曹宣兩天兩夜沒有闔眼,覺得自己累得隨便找個地方都能趴下了。
他哪里還有精神去觀察眾人的神色,原地團團地轉著圈兒,喃喃地道:“怎么沒有椅子?我要坐一會……”
趙嘯雙手抱肘,冷眼旁觀。
姜律正在為因為曹宣的出現而沒有讓他被拖入欲望的深淵而慶幸、心虛,見狀不由掩飾般地上前朝著曹宣就是一腳,道:“你他媽帶的圣旨呢?先讀完了圣旨再找地方歇著。”

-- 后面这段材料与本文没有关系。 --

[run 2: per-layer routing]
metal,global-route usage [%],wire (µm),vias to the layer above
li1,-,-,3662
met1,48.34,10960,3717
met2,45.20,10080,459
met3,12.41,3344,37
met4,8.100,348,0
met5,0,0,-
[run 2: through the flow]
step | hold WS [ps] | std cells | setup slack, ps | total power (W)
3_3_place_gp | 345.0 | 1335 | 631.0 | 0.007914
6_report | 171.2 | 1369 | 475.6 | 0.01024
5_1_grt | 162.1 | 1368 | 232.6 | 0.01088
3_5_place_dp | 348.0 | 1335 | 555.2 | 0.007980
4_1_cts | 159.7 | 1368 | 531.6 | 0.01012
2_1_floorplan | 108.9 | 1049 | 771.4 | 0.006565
## src/rtl/adc_ddr_tx_emulator.sv

```systemverilog
// AD9284-style interleaved DDR transmitter for loopback testing of the LVDS receive path.
// Emits a training sequence, then FIFO samples or built-in test patterns as rise/fall byte pairs.
module adc_ddr_tx_emulator #(
  parameter int                DATA_W       = 8,
  parameter int                FIFO_DEPTH   = 16,
  parameter int                TRAIN_CYCLES = 64,
  parameter logic [DATA_W-1:0] TRAIN_A      = 8'hA5,
  parameter logic [DATA_W-1:0] TRAIN_B      = 8'h5A
) (
  input  logic                          clock,
  input  logic                          reset_n,
  input  logic                          enable,
  input  logic [1:0]                    mode,
  input  logic [2*DATA_W-1:0]           fixed_value,
  input  logic                          s_valid,
  output logic                          s_ready,
  input  logic [DATA_W-1:0]             s_data_a,
  input  logic [DATA_W-1:0]             s_data_b,
  output logic [DATA_W-1:0]             data_rise,
  output logic [DATA_W-1:0]             data_fall,
  output logic                          dco_en,
  output logic                          training,
  output logic                          underflow,
  output logic [$clog2(FIFO_DEPTH):0]   fifo_level
);

  localparam int PTR_W = $clog2(FIFO_DEPTH);
  localparam int LVL_W = PTR_W + 1;
  localparam int CNT_W = $clog2(TRAIN_CYCLES) + 1;
  localparam logic [LVL_W-1:0]  FULL = LVL_W'(FIFO_DEPTH);
  localparam logic [DATA_W-1:0] CHK  = {(DATA_W/2){2'b01}};

  typedef enum logic [1:0] {S_IDLE, S_TRAIN, S_RUN} state_t;

  state_t state_q, state_d;
  logic [CNT_W-1:0]    train_cnt_q;

  logic [2*DATA_W-1:0] mem [FIFO_DEPTH];
  logic [PTR_W-1:0]    wr_ptr, rd_ptr;
  logic [LVL_W-1:0]    level_q;
  logic                push, pop, flush, run_step;

  logic [DATA_W-1:0]   ramp_q, ramp_base;
  logic                chk_q, chk_base;
  logic [1:0]          mode_q;

  always_comb begin
    state_d = state_q;
    unique case (state_q)
      S_IDLE:  if (enable) state_d = S_TRAIN;
      S_TRAIN: begin
        if (!enable)                state_d = S_IDLE;
        else if (train_cnt_q == '0) state_d = S_RUN;
      end
      S_RUN:   if (!enable) state_d = S_IDLE;
      default: state_d = S_IDLE;
    endcase
  end

  always_ff @(posedge clock) begin
    if (!reset_n) begin
      state_q     <= S_IDLE;
      train_cnt_q <= '0;
    end else begin
      state_q <= state_d;
      if (state_q == S_IDLE)
        train_cnt_q <= CNT_W'(TRAIN_CYCLES - 1);
      else if (state_q == S_TRAIN && train_cnt_q != '0)
        train_cnt_q <= train_cnt_q - CNT_W'(1);
    end
  end

  // Outputs are registered against the next state, so they change on the same edge as the state.
  assign run_step   = (state_d == S_RUN);
  assign flush      = (state_d == S_IDLE);
  assign s_ready    = (state_q != S_IDLE) && (level_q < FULL);
  assign push       = s_valid && s_ready;
  assign pop        = run_step && (mode == 2'd0) && (level_q != '0);
  assign fifo_level = level_q;

  always_ff @(posedge clock) begin
    if (push) mem[wr_ptr] <= {s_data_a, s_data_b};
  end

  always_ff @(posedge clock) begin
    if (!reset_n || flush) begin
      wr_ptr  <= '0;
      rd_ptr  <= '0;
      level_q <= '0;
    end else begin
      if (push) wr_ptr <= wr_ptr + PTR_W'(1);
      if (pop)  rd_ptr <= rd_ptr + PTR_W'(1);
      unique case ({push, pop})
        2'b10:   level_q <= level_q + LVL_W'(1);
        2'b01:   level_q <= level_q - LVL_W'(1);
        default: level_q <= level_q;
      endcase
    end
  end

  // Pattern generators restart whenever their mode is newly selected.
  assign ramp_base = (mode_q == 2'd1) ? ramp_q : '0;
  assign chk_base  = (mode_q == 2'd3) ? chk_q  : 1'b0;

  always_ff @(posedge clock) begin
    if (!reset_n) begin
      data_rise <= '0;
      data_fall <= '0;
      dco_en    <= 1'b0;
      training  <= 1'b0;
      underflow <= 1'b0;
      ramp_q    <= '0;
      chk_q     <= 1'b0;
      mode_q    <= '0;
    end else begin
      mode_q <= mode;
      unique case (state_d)
        S_IDLE: begin
          data_rise <= '0;
          data_fall <= '0;
          dco_en    <= 1'b0;
          training  <= 1'b0;
          underflow <= 1'b0;
        end
        S_TRAIN: begin
          data_rise <= TRAIN_A;
          data_fall <= TRAIN_B;
          dco_en    <= 1'b1;
          training  <= 1'b1;
        end
        default: begin
          dco_en   <= 1'b1;
          training <= 1'b0;
          unique case (mode)
            2'd0: begin
              if (level_q != '0) {data_rise, data_fall} <= mem[rd_ptr];
              else               underflow <= 1'b1;
            end
            2'd1: begin
              data_rise <= ramp_base;
              data_fall <= ramp_base + DATA_W'(1);
              ramp_q    <= ramp_base + DATA_W'(2);
            end
            2'd2: begin
              data_rise <= fixed_value[2*DATA_W-1:DATA_W];
              data_fall <= fixed_value[DATA_W-1:0];
            end
            default: begin
              data_rise <= chk_base ? ~CHK : CHK;
              data_fall <= chk_base ? CHK : ~CHK;
              chk_q     <= ~chk_base;
            end
          endcase
        end
      endcase
    end
  end

endmodule

```
--- config.mk ---
export PLATFORM = sky130hd
export DESIGN_NAME = apb_wait_slave
export DESIGN_NICKNAME = d
export VERILOG_FILES = /design/src/rtl/apb_wait_slave.sv
export SDC_FILE = /design/constraint.sdc
export NUM_CORES = 1
export LEC_CHECK = 0
export ABC_AREA = 1
export CAP_MARGIN = 20
export CORE_ASPECT_RATIO = 0.7
export CORE_MARGIN = 1
export CORE_UTILIZATION = 35
export CTS_BUF_LIST = sky130_fd_sc_hd__clkbuf_16
export DETAILED_ROUTE_END_ITERATION = 6
export PLACE_DENSITY = 0.55
export SYNTH_ARGS = -nofsm -noshare
export SYNTH_HDL_FRONTEND = slang
export SYNTH_SLANG_ARGS = --single-unit
--- constraint.sdc ---
create_clock -name pclk -period 2.9 [get_ports pclk]
set_input_delay 0.58 -clock pclk [delete_from_list [all_inputs] [get_ports pclk]]
set_output_delay 0.58 -clock pclk [all_outputs]
set_load 0.02 [all_outputs]
--- src/rtl/apb_wait_slave.sv ---
// APB slave with a byte-wide register file and a fixed number of wait states per transfer.
// Outputs are registered and decoded from state; out-of-range addresses answer with pslverr.
module apb_wait_slave #(
  parameter int ADDR_W      = 8,
  parameter int DATA_W      = 8,
  parameter int DEPTH       = 64,
  parameter int WAIT_STATES = 2
) (
  input  logic              pclk,
  input  logic              presetn,
  input  logic              psel,
  input  logic              penable,
  input  logic              pwrite,
  input  logic [ADDR_W-1:0] paddr,
  input  logic [DATA_W-1:0] pwdata,
  output logic [DATA_W-1:0] prdata,
  output logic              pready,
  output logic              pslverr,
  output logic [7:0]        err_count
);

  localparam int                IDX_W    = (DEPTH > 1) ? $clog2(DEPTH) : 1;
  localparam logic [ADDR_W:0]   DEPTH_C  = (ADDR_W+1)'(DEPTH);
  localparam logic [3:0]        CNT_INIT = 4'(WAIT_STATES);

  typedef enum logic [1:0] {S_IDLE, S_WAIT, S_ACCESS} state_e;

  state_e              state_q, state_d;
  logic [3:0]          cnt_q, cnt_d;
  logic [ADDR_W-1:0]   addr_q, addr_d;
  logic [DATA_W-1:0]   wdata_q, wdata_d;
  logic                write_q, write_d;
  logic                pready_q, pready_d;
  logic                pslverr_q, pslverr_d;
  logic [DATA_W-1:0]   prdata_q, prdata_d;
  logic [7:0]          err_count_q, err_count_d;
  logic [DATA_W-1:0]   mem_q [DEPTH];

  logic                mem_we;
  logic                enter_acc;
  logic                acc_err;
  logic                acc_write;
  logic [ADDR_W-1:0]   acc_addr;

  always_comb begin
    state_d     = state_q;
    cnt_d       = cnt_q;
    addr_d      = addr_q;
    wdata_d     = wdata_q;
    write_d     = write_q;
    err_count_d = err_count_q;
    pready_d    = 1'b0;
    pslverr_d   = 1'b0;
    prdata_d    = '0;
    mem_we      = 1'b0;
    enter_acc   = 1'b0;
    acc_addr    = addr_q;
    acc_write   = write_q;

    unique case (state_q)
      S_IDLE: begin
        if (psel && !penable) begin
          addr_d    = paddr;
          write_d   = pwrite;
          wdata_d   = pwdata;
          acc_addr  = paddr;
          acc_write = pwrite;
          if (WAIT_STATES == 0) begin
            enter_acc = 1'b1;
          end else begin
            state_d = S_WAIT;
            cnt_d   = CNT_INIT;
          end
        end
      end
      S_WAIT: begin
        if (!psel) begin
          state_d = S_IDLE;
          cnt_d   = '0;
        end else if (cnt_q <= 4'd1) begin
          enter_acc = 1'b1;
          cnt_d     = '0;
        end else begin
          cnt_d = cnt_q - 4'd1;
        end
      end
      S_ACCESS: begin
        state_d = S_IDLE;
        // A deselected access phase is an abort: no commit, no error accounting.
        if (psel) begin
          mem_we = write_q && penable && !pslverr_q;
          if (pslverr_q && err_count_q != 8'hFF) err_count_d = err_count_q + 8'd1;
        end
      end
      default: state_d = S_IDLE;
    endcase

    acc_err = ({1'b0, acc_addr} >= DEPTH_C);
    // Response is precomputed on the edge that enters ACCESS so outputs stay registered.
    if (enter_acc) begin
      state_d   = S_ACCESS;
      pready_d  = 1'b1;
      pslverr_d = acc_err;
      if (!acc_write && !acc_err) prdata_d = mem_q[acc_addr[IDX_W-1:0]];
    end
  end

  always_ff @(posedge pclk) begin
    if (!presetn) begin
      state_q     <= S_IDLE;
      cnt_q       <= '0;
      addr_q      <= '0;
      wdata_q     <= '0;
      write_q     <= 1'b0;
      pready_q    <= 1'b0;
      pslverr_q   <= 1'b0;
      prdata_q    <= '0;
      err_count_q <= '0;
      for (int i = 0; i < DEPTH; i++) mem_q[i] <= '0;
    end else begin
      state_q     <= state_d;
      cnt_q       <= cnt_d;
      addr_q      <= addr_d;
      wdata_q     <= wdata_d;
      write_q     <= write_d;
      pready_q    <= pready_d;
      pslverr_q   <= pslverr_d;
      prdata_q    <= prdata_d;
      err_count_q <= err_count_d;
      if (mem_we) mem_q[addr_q[IDX_W-1:0]] <= wdata_q;
    end
  end

  assign pready    = pready_q;
  assign pslverr   = pslverr_q;
  assign prdata    = prdata_q;
  assign err_count = err_count_q;

endmodule
## config.mk

```make
export PLATFORM = sky130hd
export DESIGN_NAME = bt656_tx_stream
export DESIGN_NICKNAME = d
export VERILOG_FILES = /design/src/rtl/bt656_tx_stream.sv
export SDC_FILE = /design/constraint.sdc
export NUM_CORES = 1
export LEC_CHECK = 0
export CORE_ASPECT_RATIO = 1.5
export CORE_UTILIZATION = 35
export CTS_BUF_LIST = sky130_fd_sc_hd__clkbuf_8 sky130_fd_sc_hd__clkbuf_16
export CTS_CLUSTER_SIZE = 20
export DETAILED_ROUTE_END_ITERATION = 8
export GPL_TIMING_DRIVEN = 0
export SETUP_SLACK_MARGIN = 0.02
export SLEW_MARGIN = 25
export SYNTH_ARGS = -nofsm -noshare
export SYNTH_HDL_FRONTEND = slang
export SYNTH_SLANG_ARGS = --single-unit
```

## constraint.sdc

```tcl
create_clock -name i_SysClock -period 3.4 [get_ports i_SysClock]
set_input_delay 0.68 -clock i_SysClock [delete_from_list [all_inputs] [get_ports i_SysClock]]
set_output_delay 0.68 -clock i_SysClock [all_outputs]
set_load 0.005 [all_outputs]
```

## src/rtl/bt656_tx_stream.sv

```systemverilog
// BT.656 / 10-bit ITU-R 656 transmitter: 4:2:2 words in, byte slots with EAV/SAV codes and blanking out.
// Define BT656_TX_PATTERN_EN to add i_PatternEn and the built-in luma ramp test pattern.
module bt656_tx_stream #(
    parameter int DATA_W      = 8,
    parameter int HACT_BYTES  = 1440,
    parameter int HBLK_BYTES  = 276,
    parameter int VACT_F1     = 240,
    parameter int VBLK_F1_TOP = 18,
    parameter int VBLK_F1_BOT = 4,
    parameter int VACT_F2     = 240,
    parameter int VBLK_F2_TOP = 18,
    parameter int VBLK_F2_BOT = 5
) (
    input  logic                i_SysClock,
    input  logic                i_ResetN,
    input  logic                i_PixelEn,
    input  logic                i_TxEnable,
    input  logic                i_InterlaceMode,
    input  logic                i_FirstField,
    input  logic                i_PixValid,
    output logic                o_PixReady,
    input  logic [4*DATA_W-1:0] i_PixData,
    input  logic                i_UnderflowClr,
`ifdef BT656_TX_PATTERN_EN
    input  logic                i_PatternEn,
`endif
    output logic [DATA_W-1:0]   o_Data,
    output logic                o_DataValid,
    output logic                o_Hsignal,
    output logic                o_Vsignal,
    output logic                o_Fsignal,
    output logic                o_Underflow
);

    localparam int LINE_BYTES = HBLK_BYTES + HACT_BYTES;
    localparam int F1_LINES   = VBLK_F1_TOP + VACT_F1 + VBLK_F1_BOT;
    localparam int F2_LINES   = VBLK_F2_TOP + VACT_F2 + VBLK_F2_BOT;
    localparam int MAX_LINES  = (F1_LINES > F2_LINES) ? F1_LINES : F2_LINES;
    localparam int HW         = $clog2(LINE_BYTES);
    localparam int LW         = $clog2(MAX_LINES + 1);
    localparam int SH         = DATA_W - 8;

    localparam logic [HW-1:0] H_LAST    = HW'(LINE_BYTES - 1);
    localparam logic [HW-1:0] H_EAV_END = HW'(4);
    localparam logic [HW-1:0] H_SAV     = HW'(HBLK_BYTES - 4);
    localparam logic [HW-1:0] H_ACT     = HW'(HBLK_BYTES);

    localparam logic [LW-1:0] F1_TOP_L  = LW'(VBLK_F1_TOP);
    localparam logic [LW-1:0] F1_AEND_L = LW'(VBLK_F1_TOP + VACT_F1);
    localparam logic [LW-1:0] F1_LAST_L = LW'(F1_LINES - 1);
    localparam logic [LW-1:0] F2_TOP_L  = LW'(VBLK_F2_TOP);
    localparam logic [LW-1:0] F2_AEND_L = LW'(VBLK_F2_TOP + VACT_F2);
    localparam logic [LW-1:0] F2_LAST_L = LW'(F2_LINES - 1);

    localparam logic [DATA_W-1:0]   C_C        = DATA_W'(8'h80) << SH;
    localparam logic [DATA_W-1:0]   C_Y        = DATA_W'(8'h10) << SH;
    localparam logic [4*DATA_W-1:0] BLANK_WORD = {C_C, C_Y, C_C, C_Y};

    typedef enum logic {
        ST_IDLE,
        ST_RUN
    } state_t;

    state_t state_q, state_d;

    logic [HW-1:0]       h_q;
    logic [LW-1:0]       line_q;
    logic                f_q;
    logic                ilace_q;
    logic [4*DATA_W-1:0] hold_q;
    logic                hold_full_q;
    logic [4*DATA_W-1:0] shift_q;

    logic [LW-1:0]       top_l, aend_l, last_l;
    logic                v_bit, h_bit;
    logic [1:0]          k;
    logic                in_code, in_act, grp_first, field_end;
    logic                grp_strobe, pat_on, unload, uf_set, take;
    logic [7:0]          xy8;
    logic [DATA_W-1:0]   xy_w, slot_data;
    logic [4*DATA_W-1:0] grp_word;

    // Field 2 geometry applies only to the F=1 field of an interlaced raster.
    always_comb begin
        top_l  = F1_TOP_L;
        aend_l = F1_AEND_L;
        last_l = F1_LAST_L;
        if (ilace_q && f_q) begin
            top_l  = F2_TOP_L;
            aend_l = F2_AEND_L;
            last_l = F2_LAST_L;
        end
    end

    assign v_bit     = (line_q < top_l) || (line_q >= aend_l);
    assign h_bit     = (h_q < H_SAV);
    assign k         = h_q[1:0];
    assign in_code   = (h_q < H_EAV_END) || ((h_q >= H_SAV) && (h_q < H_ACT));
    assign in_act    = (h_q >= H_ACT);
    assign grp_first = in_act && !v_bit && (k == 2'd0);
    assign field_end = (h_q == H_LAST) && (line_q == last_l);
    assign xy8       = {1'b1, f_q, v_bit, h_bit, v_bit ^ h_bit, f_q ^ h_bit, f_q ^ v_bit, f_q ^ v_bit ^ h_bit};
    assign xy_w      = DATA_W'(xy8) << SH;

    // Strict valid/ready: a word transfers on any clock with i_PixValid && o_PixReady and valid
    // must hold until then. Ready drops while the hold register is full and on every group-unload strobe.
    assign grp_strobe = i_PixelEn && (state_q == ST_RUN) && grp_first;
    assign unload     = grp_strobe && hold_full_q && !pat_on;
    assign uf_set     = grp_strobe && !hold_full_q && !pat_on;
    assign o_PixReady = !hold_full_q && !grp_strobe && !pat_on;
    assign take       = i_PixValid && o_PixReady;

`ifdef BT656_TX_PATTERN_EN
    logic [HW-1:0]     act_off;
    logic [DATA_W-1:0] pat_y;
    assign act_off = h_q - H_ACT;
    assign pat_y   = DATA_W'(8'(act_off >> 2)) << SH;
    assign pat_on  = i_PatternEn;
`else
    assign pat_on  = 1'b0;
`endif

    always_comb begin
        grp_word = hold_full_q ? hold_q : BLANK_WORD;
`ifdef BT656_TX_PATTERN_EN
        if (i_PatternEn) grp_word = {C_C, pat_y, C_C, pat_y};
`endif
    end

    // Slot 0 of a group comes straight from the word being unloaded; slots 1..3 from the shift copy.
    always_comb begin
        slot_data = h_q[0] ? C_Y : C_C;
        if (in_code) begin
            case (k)
                2'd0:    slot_data = '1;
                2'd3:    slot_data = xy_w;
                default: slot_data = '0;
            endcase
        end else if (in_act && !v_bit) begin
            case (k)
                2'd0:    slot_data = grp_word[4*DATA_W-1 -: DATA_W];
                2'd1:    slot_data = shift_q[3*DATA_W-1 -: DATA_W];
                2'd2:    slot_data = shift_q[2*DATA_W-1 -: DATA_W];
                default: slot_data = shift_q[DATA_W-1:0];
            endcase
        end
    end

    always_comb begin
        state_d = state_q;
        case (state_q)
            ST_IDLE: if (i_PixelEn && i_TxEnable) state_d = ST_RUN;
            ST_RUN:  if (i_PixelEn && field_end && !i_TxEnable) state_d = ST_IDLE;
            default: state_d = ST_IDLE;
        endcase
    end

    always_ff @(posedge i_SysClock or negedge i_ResetN) begin
        if (!i_ResetN) begin
            state_q     <= ST_IDLE;
            h_q         <= '0;
            line_q      <= '0;
            f_q         <= 1'b0;
            ilace_q     <= 1'b0;
            hold_q      <= '0;
            hold_full_q <= 1'b0;
            shift_q     <= '0;
            o_Data      <= '0;
            o_DataValid <= 1'b0;
            o_Hsignal   <= 1'b1;
            o_Vsignal   <= 1'b1;
            o_Fsignal   <= 1'b0;
            o_Underflow <= 1'b0;
        end else begin
            state_q     <= state_d;
            o_DataValid <= i_PixelEn;
            if (i_PixelEn) begin
                if (state_q == ST_RUN) begin
                    o_Data    <= slot_data;
                    o_Hsignal <= h_bit;
                    o_Vsignal <= v_bit;
                    o_Fsignal <= f_q;
                    if (grp_strobe) shift_q <= grp_word;
                    if (h_q == H_LAST) begin
                        h_q <= '0;
                        if (line_q == last_l) begin
                            line_q <= '0;
                            f_q    <= f_q ^ ilace_q;
                        end else begin
                            line_q <= line_q + 1'b1;
                        end
                    end else begin
                        h_q <= h_q + 1'b1;
                    end
                end else begin
                    o_Data    <= '0;
                    o_Hsignal <= 1'b1;
                    o_Vsignal <= 1'b1;
                    o_Fsignal <= 1'b0;
                    if (i_TxEnable) begin
                        h_q     <= '0;
                        line_q  <= '0;
                        ilace_q <= i_InterlaceMode;
                        f_q     <= i_InterlaceMode & i_FirstField;
                    end
                end
            end
            if (unload) begin
                hold_full_q <= 1'b0;
            end else if (take) begin
                hold_q      <= i_PixData;
                hold_full_q <= 1'b1;
            end
            if (uf_set) begin
                o_Underflow <= 1'b1;
            end else if (i_UnderflowClr) begin
                o_Underflow <= 1'b0;
            end
        end
    end

endmodule

```

==> metrics.cfg <==
[sta]
fmax_mhz = 308
final.setup.tns_ns = 0
tightest_slew_ns = 0.840
drv_slew = 0
setup_slack_ns = 0.156
fin_crit_sh_pct = 95.4
slew_headroom_pct = 44.0
finClkSkew_ns = 0.00741
finalSetupViolCount = 0
hold_violations = 0
fin_crit_ns = 3.24
rsz0062_at_grt = no
timing.hold.ws_ns = 0.242

[layout]
final_cells = 661
n_fill_cell = 1185
final_cell_mix = 91 x dfrtp_1, 71 x nand2_1, 52 x clkdlybuf4s50_1
diodes = 0
area_growth_syn_to_layout_pct = 24.4
layout_commonest_cell = dfrtp_1
seqCellArea_um2 = 2330
multi_input_area_um2 = 1960
utilization_pct = 44.7
fin_nets = 547
stdcell_area_um2 = 5560
layout-drive-gt1-share_pct = 14.1

[critical_path]
r2r_start = line_q[5]
path_depth = 7
critical_path.max_fanout = 7
r2r_cells = 8
crit_chain = nor3_1 > nand4b_1 > and2_1 > buf_2 > nand4b_4 > nor2b_1 > clkdlybuf4s50_1
setup.worst_path.end_class = primary output
crit_start = line_q[5]
crit_arrival_ns = 2.56
worstSetupPathType = flip-flop to primary output
slowest_stage = clkdlybuf4s50_1
max_stage_delay_ns = 0.46
critPathRequiredTime_ns = 2.72
ff2ff_setup_slack_ns = 0.79
r2r-end = hold_q[9]
startpoint_type = flip-flop
cp_top_family = simple AND/OR/NAND/NOR gates
path_buf_inv = 2

[worst_hold_path]
hold_class = primary input to asynchronous set/reset pin

[routing]
drc_errors = 0
viasPerCell = 5.12
wl_per_cell_um = 15.6
dr_total_vias = 3385
drtIter0Drc = 148
firstDrtPassIters = 4
postRouteAntennaNets = 0
finalWirelength_mm = 10.3

[clock_tree]
clock_latency_ns = 0.35
postCtsSetupRepairBufs = 0
cts_buffers = 9
cts-root-buf = clkbuf_16
cts_buffer_depth = 2
htree_num_levels = 3
numClockSinks = 93
holdBufCountCts = 0
clk_pin_slew_ns = 0.07
postCtsResizedCells = 0
tritoncts = built

[logic_synthesis]
ys_seq_area_share_pct = 52.1
mappedNetlistArea_um2 = 4470
ys_ff_latch = 93
synthFlopType = dfrtp_1
async_flop_share_pct = 100
synth_area_per_cell_um2 = 10.3
syn-num-nets = 482
synth_edf_count = 0
synthCells = 436
synth_cell_types = 57
ys_warn_count = 0

[placement]
dp_cells = 646
hpwl_mm = 7.84
placed_cell_area_um2 = 5230
io_buffer_count = 53
dpl_worst_slack_ns = 0.220
globalplace.congestion = 0.801

[die]
die_h_um = 140
core_area_um2 = 12400
row_count = 50
die_area_um2 = 13200
die_x_um = 94.3
initial_core_util_pct = 35.9
ios = 54

[power_and_ir_drop]
switching_share_pct = 26.7
p_switching_uw = 811
power_mw = 3.03
vdd_drop_max_mv = 0.447
power_frac_clock_pct = 37.7
p_comb_share_pct = 19.5
p_int_mw = 2.22
p_seq_share_pct = 42.8
leakage_nw = 2.43
p_per_area_nw_per_um2 = 546

[global_route]
grt_pass1_vias = 3609
antenna_found_initial = 0
grt.total_usage_pct = 17.3
grt-ovfl-total = 0
grt_first_pass_wirelength_mm = 17.6
grt_start_max_net_pins = 52

[outcome]
outcome = complete, no violations

[job]
drv_cap = 0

曹宣被踢的一個趔趄差點就摔在地上,還好衛屬眼明手快將他扶住了。
“這圣旨不是給你們的。”曹宣因此而清醒了很多,道,“嘉南在哪里?這道圣旨是給嘉南的!”
眾人愕然。
李謙朝衛屬望去,眉目間有些明顯的不悅。
衛屬再次無聲地點了點頭,示意李謙稍安毋燥。
姜律則比李謙表現的明顯多了,他皺著眉問曹宣:“到底是怎么一回事?是皇上的圣旨還是太后的懿旨?怎么是你來傳旨?我長這么大還沒有見過圣旨不能當眾宣讀的!應該是口喻吧?”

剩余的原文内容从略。